§ Task description: Read the listing below and copy out each line where the word "Number" occurs.

§ Dataset records:

+ + + +

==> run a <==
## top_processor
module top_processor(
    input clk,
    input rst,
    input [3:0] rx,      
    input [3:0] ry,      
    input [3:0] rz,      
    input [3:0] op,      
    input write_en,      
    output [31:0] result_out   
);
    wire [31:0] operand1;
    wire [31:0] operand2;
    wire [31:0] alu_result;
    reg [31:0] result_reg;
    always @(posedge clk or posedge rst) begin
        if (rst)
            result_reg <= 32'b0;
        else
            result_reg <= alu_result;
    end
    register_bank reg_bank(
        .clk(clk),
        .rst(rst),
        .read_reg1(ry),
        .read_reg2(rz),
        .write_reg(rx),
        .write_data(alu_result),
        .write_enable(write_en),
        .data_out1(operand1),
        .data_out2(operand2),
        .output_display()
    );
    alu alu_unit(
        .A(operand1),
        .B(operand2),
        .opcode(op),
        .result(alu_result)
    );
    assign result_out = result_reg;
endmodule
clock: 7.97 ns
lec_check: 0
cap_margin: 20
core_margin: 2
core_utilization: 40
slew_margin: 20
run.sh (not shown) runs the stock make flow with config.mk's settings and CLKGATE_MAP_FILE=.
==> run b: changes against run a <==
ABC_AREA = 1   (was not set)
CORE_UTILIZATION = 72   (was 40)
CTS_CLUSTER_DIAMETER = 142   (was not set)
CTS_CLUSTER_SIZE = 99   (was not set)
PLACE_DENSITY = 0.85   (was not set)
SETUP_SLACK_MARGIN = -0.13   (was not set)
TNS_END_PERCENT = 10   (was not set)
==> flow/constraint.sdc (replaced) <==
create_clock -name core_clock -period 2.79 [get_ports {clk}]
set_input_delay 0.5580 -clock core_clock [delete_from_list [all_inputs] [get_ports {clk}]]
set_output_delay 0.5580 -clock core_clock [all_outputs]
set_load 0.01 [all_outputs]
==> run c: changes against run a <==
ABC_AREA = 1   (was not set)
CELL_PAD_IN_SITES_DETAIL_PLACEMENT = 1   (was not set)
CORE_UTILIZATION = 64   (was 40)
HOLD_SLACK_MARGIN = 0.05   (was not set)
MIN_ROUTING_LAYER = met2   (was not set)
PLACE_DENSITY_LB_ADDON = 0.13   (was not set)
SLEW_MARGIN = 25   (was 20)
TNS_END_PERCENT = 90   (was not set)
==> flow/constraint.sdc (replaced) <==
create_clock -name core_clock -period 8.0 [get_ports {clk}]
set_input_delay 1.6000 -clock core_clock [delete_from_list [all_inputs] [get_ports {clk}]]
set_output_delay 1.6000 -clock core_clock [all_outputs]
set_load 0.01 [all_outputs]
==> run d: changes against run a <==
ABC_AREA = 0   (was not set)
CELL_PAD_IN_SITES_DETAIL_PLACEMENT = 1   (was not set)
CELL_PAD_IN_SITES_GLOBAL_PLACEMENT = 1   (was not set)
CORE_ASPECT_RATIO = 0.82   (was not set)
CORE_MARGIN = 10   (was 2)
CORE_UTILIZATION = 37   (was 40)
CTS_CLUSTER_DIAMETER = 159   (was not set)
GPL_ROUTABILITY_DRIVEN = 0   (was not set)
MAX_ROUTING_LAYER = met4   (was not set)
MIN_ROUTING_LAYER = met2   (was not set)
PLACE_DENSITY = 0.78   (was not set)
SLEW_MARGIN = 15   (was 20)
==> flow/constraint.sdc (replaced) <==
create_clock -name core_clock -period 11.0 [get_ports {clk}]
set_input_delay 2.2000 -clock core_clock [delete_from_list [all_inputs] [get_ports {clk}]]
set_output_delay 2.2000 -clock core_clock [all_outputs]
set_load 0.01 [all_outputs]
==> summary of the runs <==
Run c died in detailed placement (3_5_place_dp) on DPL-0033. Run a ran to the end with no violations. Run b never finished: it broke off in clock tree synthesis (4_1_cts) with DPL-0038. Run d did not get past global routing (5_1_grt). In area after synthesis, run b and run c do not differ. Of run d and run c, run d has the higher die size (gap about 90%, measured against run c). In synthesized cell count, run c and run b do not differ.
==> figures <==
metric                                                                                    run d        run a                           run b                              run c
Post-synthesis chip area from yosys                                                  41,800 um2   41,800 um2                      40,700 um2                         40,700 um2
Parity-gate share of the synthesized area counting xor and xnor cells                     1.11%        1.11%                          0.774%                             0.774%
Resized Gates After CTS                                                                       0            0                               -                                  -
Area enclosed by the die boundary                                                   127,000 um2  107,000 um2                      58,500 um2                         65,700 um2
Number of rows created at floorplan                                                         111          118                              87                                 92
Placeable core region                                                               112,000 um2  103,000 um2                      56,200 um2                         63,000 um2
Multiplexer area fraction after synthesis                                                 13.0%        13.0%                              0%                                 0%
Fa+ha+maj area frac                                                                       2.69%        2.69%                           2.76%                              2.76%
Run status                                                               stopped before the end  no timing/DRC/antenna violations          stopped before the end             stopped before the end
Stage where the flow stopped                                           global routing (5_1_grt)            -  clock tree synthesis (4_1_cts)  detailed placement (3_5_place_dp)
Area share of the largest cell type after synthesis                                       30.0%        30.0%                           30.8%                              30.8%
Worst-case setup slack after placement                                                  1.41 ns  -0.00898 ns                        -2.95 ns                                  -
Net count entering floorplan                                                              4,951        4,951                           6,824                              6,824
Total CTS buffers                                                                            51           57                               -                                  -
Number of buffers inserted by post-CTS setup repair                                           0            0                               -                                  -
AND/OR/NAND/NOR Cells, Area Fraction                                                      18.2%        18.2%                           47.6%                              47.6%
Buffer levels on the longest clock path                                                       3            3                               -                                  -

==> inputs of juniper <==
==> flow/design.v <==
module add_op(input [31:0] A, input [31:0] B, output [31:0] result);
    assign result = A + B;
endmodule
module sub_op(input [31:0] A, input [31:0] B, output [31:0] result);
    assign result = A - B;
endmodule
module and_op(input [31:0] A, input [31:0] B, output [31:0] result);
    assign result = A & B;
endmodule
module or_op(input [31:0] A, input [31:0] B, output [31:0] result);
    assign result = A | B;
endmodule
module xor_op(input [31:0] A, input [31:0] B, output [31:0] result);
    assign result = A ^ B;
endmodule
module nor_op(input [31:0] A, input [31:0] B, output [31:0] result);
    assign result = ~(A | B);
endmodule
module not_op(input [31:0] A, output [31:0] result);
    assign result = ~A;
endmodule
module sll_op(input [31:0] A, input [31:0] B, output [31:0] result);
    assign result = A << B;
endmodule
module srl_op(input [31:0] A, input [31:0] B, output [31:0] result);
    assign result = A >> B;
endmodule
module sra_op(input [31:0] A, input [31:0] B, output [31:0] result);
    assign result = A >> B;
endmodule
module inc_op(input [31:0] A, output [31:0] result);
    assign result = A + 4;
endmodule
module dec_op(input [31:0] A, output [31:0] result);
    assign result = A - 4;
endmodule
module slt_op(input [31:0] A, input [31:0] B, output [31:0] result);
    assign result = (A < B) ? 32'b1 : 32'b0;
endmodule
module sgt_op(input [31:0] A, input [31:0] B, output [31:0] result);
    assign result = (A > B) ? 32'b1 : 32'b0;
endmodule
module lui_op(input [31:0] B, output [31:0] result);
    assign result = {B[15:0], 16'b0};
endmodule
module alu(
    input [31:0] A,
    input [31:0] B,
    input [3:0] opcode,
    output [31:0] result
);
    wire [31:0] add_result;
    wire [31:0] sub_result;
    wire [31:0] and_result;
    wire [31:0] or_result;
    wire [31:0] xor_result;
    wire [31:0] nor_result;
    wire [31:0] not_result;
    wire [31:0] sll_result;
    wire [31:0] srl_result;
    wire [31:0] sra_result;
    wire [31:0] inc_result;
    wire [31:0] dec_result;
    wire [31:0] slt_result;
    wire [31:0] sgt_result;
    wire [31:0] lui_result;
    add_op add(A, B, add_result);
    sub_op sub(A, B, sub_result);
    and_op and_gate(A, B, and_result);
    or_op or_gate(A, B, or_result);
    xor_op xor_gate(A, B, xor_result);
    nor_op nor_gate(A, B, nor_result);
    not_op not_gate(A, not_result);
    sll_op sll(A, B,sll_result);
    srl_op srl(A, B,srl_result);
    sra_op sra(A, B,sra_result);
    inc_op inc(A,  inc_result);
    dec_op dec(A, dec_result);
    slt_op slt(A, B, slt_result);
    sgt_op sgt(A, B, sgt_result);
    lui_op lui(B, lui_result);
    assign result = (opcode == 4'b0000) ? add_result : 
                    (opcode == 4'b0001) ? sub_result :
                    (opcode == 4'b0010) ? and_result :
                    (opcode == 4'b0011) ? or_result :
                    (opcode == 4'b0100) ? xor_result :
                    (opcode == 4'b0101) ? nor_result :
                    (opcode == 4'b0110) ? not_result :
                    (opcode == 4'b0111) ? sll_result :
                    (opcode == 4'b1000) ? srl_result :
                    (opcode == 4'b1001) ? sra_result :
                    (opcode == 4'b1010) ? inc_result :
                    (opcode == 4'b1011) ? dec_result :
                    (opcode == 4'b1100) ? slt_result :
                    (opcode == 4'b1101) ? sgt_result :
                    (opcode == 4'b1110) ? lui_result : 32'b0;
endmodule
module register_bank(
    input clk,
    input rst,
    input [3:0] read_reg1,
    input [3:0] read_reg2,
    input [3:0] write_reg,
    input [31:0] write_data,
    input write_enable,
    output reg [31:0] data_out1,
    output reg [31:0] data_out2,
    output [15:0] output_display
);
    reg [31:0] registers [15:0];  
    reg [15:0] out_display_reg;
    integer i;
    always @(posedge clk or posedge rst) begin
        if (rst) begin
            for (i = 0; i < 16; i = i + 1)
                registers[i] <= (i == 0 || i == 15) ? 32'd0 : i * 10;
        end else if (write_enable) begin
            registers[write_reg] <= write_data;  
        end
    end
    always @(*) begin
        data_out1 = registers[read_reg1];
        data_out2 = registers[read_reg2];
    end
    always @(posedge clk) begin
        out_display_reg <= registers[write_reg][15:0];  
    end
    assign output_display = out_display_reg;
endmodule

+ + + +

§ Task solution:
Number of rows created at floorplan                                                         111          118                              87                                 92
Number of buffers inserted by post-CTS setup repair                                           0            0                               -                                  -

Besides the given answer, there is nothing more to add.